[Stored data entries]

### config.mk
export PLATFORM = sky130hd
export DESIGN_NAME = wb_write_port
export DESIGN_NICKNAME = d
export VERILOG_FILES = /design/src/rtl/wb_write_port.sv
export SDC_FILE = /design/constraint.sdc
export NUM_CORES = 1
export LEC_CHECK = 0
export ABC_CLOCK_PERIOD_IN_PS = 10900
export CORE_MARGIN = 5
export CORE_UTILIZATION = 25
export CTS_CLUSTER_SIZE = 20
export DETAILED_ROUTE_END_ITERATION = 8
export MAX_ROUTING_LAYER = met4
export PLACE_DENSITY = 0.5
export REMOVE_ABC_BUFFERS = 1
export SYNTH_ARGS = -nofsm -noshare
export SYNTH_HDL_FRONTEND = slang
export SYNTH_SLANG_ARGS = --single-unit
### constraint.sdc
create_clock -name clk -period 10.9 [get_ports clk]
set_clock_uncertainty 0.1 [all_clocks]
set_input_delay 1.635 -clock clk [delete_from_list [all_inputs] [get_ports clk]]
set_output_delay 1.635 -clock clk [all_outputs]
set_load 0.02 [all_outputs]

- _What to work on_
Starting from the line that contains "set_output_delay 1.635 -clock", transcribe each line to the end of the records above. Please add nothing.

- _Solution for this problem_
set_output_delay 1.635 -clock clk [all_outputs]
set_load 0.02 [all_outputs]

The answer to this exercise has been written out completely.